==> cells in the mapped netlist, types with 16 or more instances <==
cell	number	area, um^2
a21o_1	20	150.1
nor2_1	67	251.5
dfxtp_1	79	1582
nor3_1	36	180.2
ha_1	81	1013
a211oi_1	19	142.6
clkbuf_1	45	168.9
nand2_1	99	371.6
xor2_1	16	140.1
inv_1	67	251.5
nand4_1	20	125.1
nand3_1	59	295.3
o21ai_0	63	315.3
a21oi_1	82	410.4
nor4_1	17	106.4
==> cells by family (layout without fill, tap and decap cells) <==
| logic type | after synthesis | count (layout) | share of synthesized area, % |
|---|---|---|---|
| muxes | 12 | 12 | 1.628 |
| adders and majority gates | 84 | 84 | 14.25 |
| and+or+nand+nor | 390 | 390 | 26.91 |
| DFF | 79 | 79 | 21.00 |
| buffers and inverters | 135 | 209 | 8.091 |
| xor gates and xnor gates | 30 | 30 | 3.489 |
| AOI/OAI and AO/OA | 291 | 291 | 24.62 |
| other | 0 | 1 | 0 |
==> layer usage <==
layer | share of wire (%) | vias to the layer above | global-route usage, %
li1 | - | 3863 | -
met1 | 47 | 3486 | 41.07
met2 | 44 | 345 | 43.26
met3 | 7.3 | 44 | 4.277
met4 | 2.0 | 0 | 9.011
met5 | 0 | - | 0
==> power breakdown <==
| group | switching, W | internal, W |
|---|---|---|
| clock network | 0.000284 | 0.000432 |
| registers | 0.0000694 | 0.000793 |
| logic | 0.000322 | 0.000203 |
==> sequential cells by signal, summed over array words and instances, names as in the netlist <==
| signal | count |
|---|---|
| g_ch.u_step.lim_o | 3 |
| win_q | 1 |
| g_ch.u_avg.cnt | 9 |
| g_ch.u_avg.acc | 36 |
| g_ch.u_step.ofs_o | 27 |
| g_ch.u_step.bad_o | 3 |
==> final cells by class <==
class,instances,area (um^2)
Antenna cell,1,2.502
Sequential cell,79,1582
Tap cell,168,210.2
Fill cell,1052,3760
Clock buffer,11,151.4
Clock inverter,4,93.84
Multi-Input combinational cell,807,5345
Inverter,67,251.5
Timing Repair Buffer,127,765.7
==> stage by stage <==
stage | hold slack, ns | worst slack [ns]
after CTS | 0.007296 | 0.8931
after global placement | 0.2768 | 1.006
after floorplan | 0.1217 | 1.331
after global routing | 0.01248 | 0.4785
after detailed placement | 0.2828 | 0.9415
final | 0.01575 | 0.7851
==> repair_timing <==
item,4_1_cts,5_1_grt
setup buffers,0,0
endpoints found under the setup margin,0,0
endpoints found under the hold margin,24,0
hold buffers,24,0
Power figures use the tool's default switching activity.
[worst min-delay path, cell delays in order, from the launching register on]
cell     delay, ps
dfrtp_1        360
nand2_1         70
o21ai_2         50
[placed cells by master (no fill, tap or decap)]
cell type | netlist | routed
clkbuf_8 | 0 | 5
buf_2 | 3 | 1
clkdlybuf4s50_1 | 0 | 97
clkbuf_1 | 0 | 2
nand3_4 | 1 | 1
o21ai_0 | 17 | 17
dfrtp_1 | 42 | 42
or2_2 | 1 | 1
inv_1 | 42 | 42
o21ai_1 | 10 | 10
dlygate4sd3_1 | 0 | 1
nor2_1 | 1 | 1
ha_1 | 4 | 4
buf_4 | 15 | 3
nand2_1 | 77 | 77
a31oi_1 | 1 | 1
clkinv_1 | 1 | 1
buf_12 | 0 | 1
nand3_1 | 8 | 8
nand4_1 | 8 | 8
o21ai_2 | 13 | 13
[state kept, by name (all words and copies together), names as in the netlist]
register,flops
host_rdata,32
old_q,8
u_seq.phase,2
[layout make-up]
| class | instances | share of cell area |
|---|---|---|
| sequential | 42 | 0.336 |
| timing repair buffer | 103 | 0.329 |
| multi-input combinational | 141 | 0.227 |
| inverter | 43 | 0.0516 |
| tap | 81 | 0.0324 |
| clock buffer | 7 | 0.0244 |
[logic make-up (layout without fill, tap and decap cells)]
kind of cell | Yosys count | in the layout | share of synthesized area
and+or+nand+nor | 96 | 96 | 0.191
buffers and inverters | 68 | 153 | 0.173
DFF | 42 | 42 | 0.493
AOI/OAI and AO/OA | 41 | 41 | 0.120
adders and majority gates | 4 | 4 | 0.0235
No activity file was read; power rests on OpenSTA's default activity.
File: src/rtl/trk_popcount.sv
module trk_popcount #(
    parameter int WIDTH = 16,
    parameter int CNT_W = $clog2(WIDTH + 1)
) (
    input  logic [WIDTH-1:0] bits,
    output logic [CNT_W-1:0] count
);

    always_comb begin
        count = '0;
        for (int i = 0; i < WIDTH; i++) begin
            count = count + CNT_W'(bits[i]);
        end
    end

endmodule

◇ ◇ ◇ ◇

_Activity_.
Take the lines above and print them exactly.

_Exercise solution_.
==> cells in the mapped netlist, types with 16 or more instances <==
cell	number	area, um^2
a21o_1	20	150.1
nor2_1	67	251.5
dfxtp_1	79	1582
nor3_1	36	180.2
ha_1	81	1013
a211oi_1	19	142.6
clkbuf_1	45	168.9
nand2_1	99	371.6
xor2_1	16	140.1
inv_1	67	251.5
nand4_1	20	125.1
nand3_1	59	295.3
o21ai_0	63	315.3
a21oi_1	82	410.4
nor4_1	17	106.4
==> cells by family (layout without fill, tap and decap cells) <==
| logic type | after synthesis | count (layout) | share of synthesized area, % |
|---|---|---|---|
| muxes | 12 | 12 | 1.628 |
| adders and majority gates | 84 | 84 | 14.25 |
| and+or+nand+nor | 390 | 390 | 26.91 |
| DFF | 79 | 79 | 21.00 |
| buffers and inverters | 135 | 209 | 8.091 |
| xor gates and xnor gates | 30 | 30 | 3.489 |
| AOI/OAI and AO/OA | 291 | 291 | 24.62 |
| other | 0 | 1 | 0 |
==> layer usage <==
layer | share of wire (%) | vias to the layer above | global-route usage, %
li1 | - | 3863 | -
met1 | 47 | 3486 | 41.07
met2 | 44 | 345 | 43.26
met3 | 7.3 | 44 | 4.277
met4 | 2.0 | 0 | 9.011
met5 | 0 | - | 0
==> power breakdown <==
| group | switching, W | internal, W |
|---|---|---|
| clock network | 0.000284 | 0.000432 |
| registers | 0.0000694 | 0.000793 |
| logic | 0.000322 | 0.000203 |
==> sequential cells by signal, summed over array words and instances, names as in the netlist <==
| signal | count |
|---|---|
| g_ch.u_step.lim_o | 3 |
| win_q | 1 |
| g_ch.u_avg.cnt | 9 |
| g_ch.u_avg.acc | 36 |
| g_ch.u_step.ofs_o | 27 |
| g_ch.u_step.bad_o | 3 |
==> final cells by class <==
class,instances,area (um^2)
Antenna cell,1,2.502
Sequential cell,79,1582
Tap cell,168,210.2
Fill cell,1052,3760
Clock buffer,11,151.4
Clock inverter,4,93.84
Multi-Input combinational cell,807,5345
Inverter,67,251.5
Timing Repair Buffer,127,765.7
==> stage by stage <==
stage | hold slack, ns | worst slack [ns]
after CTS | 0.007296 | 0.8931
after global placement | 0.2768 | 1.006
after floorplan | 0.1217 | 1.331
after global routing | 0.01248 | 0.4785
after detailed placement | 0.2828 | 0.9415
final | 0.01575 | 0.7851
==> repair_timing <==
item,4_1_cts,5_1_grt
setup buffers,0,0
endpoints found under the setup margin,0,0
endpoints found under the hold margin,24,0
hold buffers,24,0
Power figures use the tool's default switching activity.
[worst min-delay path, cell delays in order, from the launching register on]
cell     delay, ps
dfrtp_1        360
nand2_1         70
o21ai_2         50
[placed cells by master (no fill, tap or decap)]
cell type | netlist | routed
clkbuf_8 | 0 | 5
buf_2 | 3 | 1
clkdlybuf4s50_1 | 0 | 97
clkbuf_1 | 0 | 2
nand3_4 | 1 | 1
o21ai_0 | 17 | 17
dfrtp_1 | 42 | 42
or2_2 | 1 | 1
inv_1 | 42 | 42
o21ai_1 | 10 | 10
dlygate4sd3_1 | 0 | 1
nor2_1 | 1 | 1
ha_1 | 4 | 4
buf_4 | 15 | 3
nand2_1 | 77 | 77
a31oi_1 | 1 | 1
clkinv_1 | 1 | 1
buf_12 | 0 | 1
nand3_1 | 8 | 8
nand4_1 | 8 | 8
o21ai_2 | 13 | 13
[state kept, by name (all words and copies together), names as in the netlist]
register,flops
host_rdata,32
old_q,8
u_seq.phase,2
[layout make-up]
| class | instances | share of cell area |
|---|---|---|
| sequential | 42 | 0.336 |
| timing repair buffer | 103 | 0.329 |
| multi-input combinational | 141 | 0.227 |
| inverter | 43 | 0.0516 |
| tap | 81 | 0.0324 |
| clock buffer | 7 | 0.0244 |
[logic make-up (layout without fill, tap and decap cells)]
kind of cell | Yosys count | in the layout | share of synthesized area
and+or+nand+nor | 96 | 96 | 0.191
buffers and inverters | 68 | 153 | 0.173
DFF | 42 | 42 | 0.493
AOI/OAI and AO/OA | 41 | 41 | 0.120
adders and majority gates | 4 | 4 | 0.0235
No activity file was read; power rests on OpenSTA's default activity.
File: src/rtl/trk_popcount.sv
module trk_popcount #(
    parameter int WIDTH = 16,
    parameter int CNT_W = $clog2(WIDTH + 1)
) (
    input  logic [WIDTH-1:0] bits,
    output logic [CNT_W-1:0] count
);

    always_comb begin
        count = '0;
        for (int i = 0; i < WIDTH; i++) begin
            count = count + CNT_W'(bits[i]);
        end
    end

endmodule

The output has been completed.